Bali Tribune / DRAG RACE - Suasana di sirkuit drag race Landih Bangli.
balitribune.co.id I Bangli - Harapan untuk menambah pundi-pundi pendapatan asli daerah lewat membangun Sirkuit Drag Race Bangli di Desa Landih ternyata masih sebatas angan-angan. Buktinya hingga pertengahan tahun 2026, pendapatan masih belum maksimal. Aktivitas di lintasan tersebut sejauh ini masih sepi.
Kepala Bidang Pemuda dan Olahraga Disdikpora Bangli, I Gusti Ngurah Alit, mengatakan sepanjang Januari hingga Juni 2026, pemasukan dari Sirkuit Drag Race Landih memang sudah ada, namun nilainya masih tergolong kecil. Dari target retribusi Rp158 juta pada Januari misalnya, pemasukan tercatat sekitar Rp11 juta, sedangkan pada Mei sebesar Rp8 juta. "Kalau dilihat dari target PAD, pendapatan masih kecil," jelas Ngurah Alit.

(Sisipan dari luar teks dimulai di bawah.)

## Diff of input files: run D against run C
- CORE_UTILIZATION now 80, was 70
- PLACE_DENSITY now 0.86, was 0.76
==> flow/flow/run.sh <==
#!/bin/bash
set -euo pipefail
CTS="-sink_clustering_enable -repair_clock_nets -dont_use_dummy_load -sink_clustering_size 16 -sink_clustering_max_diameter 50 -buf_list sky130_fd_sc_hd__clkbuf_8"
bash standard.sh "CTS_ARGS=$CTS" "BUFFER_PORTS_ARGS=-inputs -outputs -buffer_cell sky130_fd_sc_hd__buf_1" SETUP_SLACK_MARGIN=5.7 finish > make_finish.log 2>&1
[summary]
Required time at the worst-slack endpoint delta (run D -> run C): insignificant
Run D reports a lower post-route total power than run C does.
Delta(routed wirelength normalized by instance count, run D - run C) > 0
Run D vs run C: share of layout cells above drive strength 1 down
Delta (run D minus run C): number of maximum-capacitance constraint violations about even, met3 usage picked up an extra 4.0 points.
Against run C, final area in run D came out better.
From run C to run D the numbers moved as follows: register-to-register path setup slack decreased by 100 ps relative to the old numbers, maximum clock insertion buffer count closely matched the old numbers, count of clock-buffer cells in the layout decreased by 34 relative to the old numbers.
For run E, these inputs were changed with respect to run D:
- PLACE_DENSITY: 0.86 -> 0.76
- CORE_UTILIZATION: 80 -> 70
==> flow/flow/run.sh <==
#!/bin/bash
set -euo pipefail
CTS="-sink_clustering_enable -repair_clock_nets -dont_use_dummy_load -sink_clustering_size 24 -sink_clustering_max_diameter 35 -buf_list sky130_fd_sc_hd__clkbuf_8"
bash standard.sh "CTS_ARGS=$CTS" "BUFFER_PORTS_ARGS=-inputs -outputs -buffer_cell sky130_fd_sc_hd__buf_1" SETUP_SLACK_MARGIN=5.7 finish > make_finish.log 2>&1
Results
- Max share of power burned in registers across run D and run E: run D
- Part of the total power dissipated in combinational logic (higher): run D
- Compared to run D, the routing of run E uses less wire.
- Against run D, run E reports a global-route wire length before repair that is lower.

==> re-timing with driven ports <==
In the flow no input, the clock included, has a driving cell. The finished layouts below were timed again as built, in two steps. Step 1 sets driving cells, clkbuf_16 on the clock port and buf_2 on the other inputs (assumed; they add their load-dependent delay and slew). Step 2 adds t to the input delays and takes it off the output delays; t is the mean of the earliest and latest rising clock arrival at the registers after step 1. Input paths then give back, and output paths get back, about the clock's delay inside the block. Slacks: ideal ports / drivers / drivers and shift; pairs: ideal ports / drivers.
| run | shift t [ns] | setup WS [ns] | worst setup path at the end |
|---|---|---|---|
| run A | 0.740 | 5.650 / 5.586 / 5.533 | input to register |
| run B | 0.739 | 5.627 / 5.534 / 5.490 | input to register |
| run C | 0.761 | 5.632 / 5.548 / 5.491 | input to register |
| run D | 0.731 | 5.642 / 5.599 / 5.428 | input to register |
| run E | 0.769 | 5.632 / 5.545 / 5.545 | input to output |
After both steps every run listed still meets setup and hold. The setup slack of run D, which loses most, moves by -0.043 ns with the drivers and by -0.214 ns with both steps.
From an optimization exercise on the open Yosys and OpenROAD flow, aimed at small area, a short achievable clock period and few clock cycles per item; shortcuts taken in it are not production practice. Only simulation tests tie the RTL to the original design; equivalence was not proved.

## yarrow
==> flow/design.v (excerpt) <==
module mag_calibrate_heading (
  input  logic               clk,
  input  logic               rst,
  input  logic               in_valid,
  output logic               in_stall,
  input  logic [1:0]         req_type,
  input  logic signed [15:0] raw_x,
  input  logic signed [15:0] raw_y,
  input  logic signed [15:0] raw_z,
  output logic               out_valid,
  input  logic               out_stall,
  output logic [14:0]        heading,
  output logic signed [19:0] cal_x,
  output logic signed [19:0] cal_y,
  output logic signed [19:0] cal_z,
  output logic [1:0]         status,
  output logic               calibrated
);
  localparam int XW = 29;               
  localparam int PW = 66;               
  logic adv;                  
  logic fin_busy;             
  logic        v0;
  logic [1:0]  q0;
  logic signed [15:0] r0x, r0y, r0z;
  logic        acc;
  assign acc = in_valid & ~in_stall;
  always_ff @(posedge clk) begin
    if (rst) v0 <= 1'b0;
    else if (!in_stall) v0 <= in_valid;
    if (!in_stall) begin
      q0 <= req_type; r0x <= raw_x; r0y <= raw_y; r0z <= raw_z;
    end
  end
  logic signed [15:0] lo_x, lo_y, lo_z, hi_x, hi_y, hi_z;
  logic               seen;
  logic signed [16:0] c_x, c_y, c_z;
  logic [15:0]        g_x, g_y, g_z;
  logic [17:0]        g3_x, g3_y, g3_z;    
  logic               cal_valid;
  logic               fin_fail;
  logic               fail;
  logic               fail_r;     
  logic               fin_old;    
  logic               trk_chg;    
  logic               ddone;
  logic [15:0]        gn_x, gn_y, gn_z;
  logic [17:0]        gn3_x, gn3_y, gn3_z;
  assign gn3_x = 18'(gn_x) + {1'b0, gn_x, 1'b0};
  assign gn3_y = 18'(gn_y) + {1'b0, gn_y, 1'b0};
  assign gn3_z = 18'(gn_z) + {1'b0, gn_z, 1'b0};
  logic               commit;
  assign fail = !seen || hi_x <= lo_x || hi_y <= lo_y || hi_z <= lo_z;
  assign commit = fin_busy && fin_old && !v1 && (fail_r || ddone);
  assign trk_chg = rst || commit ||
                   (v0 && q0 == 2'd1 && (r0x < lo_x || r0x > hi_x || r0y < lo_y ||
                                         r0y > hi_y || r0z < lo_z || r0z > hi_z));
  logic [16:0] cn_x, cn_y, cn_z;
  ...
Size: roughly 16000 cells after synthesis, about 190000 um2 of cells after synthesis.
clock: 7.0 ns
lec_check: 0
cap_margin: 20
core_margin: 2
core_utilization: 60
setup_slack_margin: 3.6
slew_margin: 20
synth_hierarchical: 1
synth_minimum_keep_size: 0
run.sh (not shown) runs the stock make flow with config.mk's settings and CLKGATE_MAP_FILE= SYNTH_SCRIPT=/design/flow/synth_recipe.tcl, a recipe that flattens the netlist after the stock synthesis.
Testbench counts of yarrow, summed over its fixed seeds: cycles 3,626, items 3,200.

Menurutnya, selama semester pertama tahun ini, pemanfaatan sirkuit masih sebatas latihan drag race. Belum adanya event resmi membuat potensi pendapatan belum bisa dimaksimalkan. Pada bulan juli nanti baru rencana ada event. Sesuai ketentuan dalam peraturan bupati (Perbup), retribusi pemanfaatan sirkuit untuk event drag race sepeda motor dipatok Rp6 juta per kegiatan, sedangkan drag race mobil Rp12,5 juta.
Sementara untuk kegiatan latihan, tarif yang dikenakan jauh lebih kecil, yakni Rp55 ribu per jam untuk sepeda motor dan Rp200 ribu per jam untuk mobil. "Januari sampai Juni ini baru sebatas latihan-latihan saja, sehingga pemasukan masih kecil," ungkapnya.
Di sisi lain, upaya untuk mendongkrak pemanfaatan sirkuit juga masih terkendala keterbatasan anggaran promosi. Menurut Ngurah Alit, pihaknya belum bisa secara maksimal menggenjot pemanfaatan sirkuit karena tidak ada anggaran promosi di dinas. Pemerintah Kabupaten Bangli bekerja sama dengan Desa Landih dalam pengelolaan Sirkuit Drag Race Bangli sejak 2025. Pungutan retribusi baru mulai diberlakukan pada Agustus tahun lalu.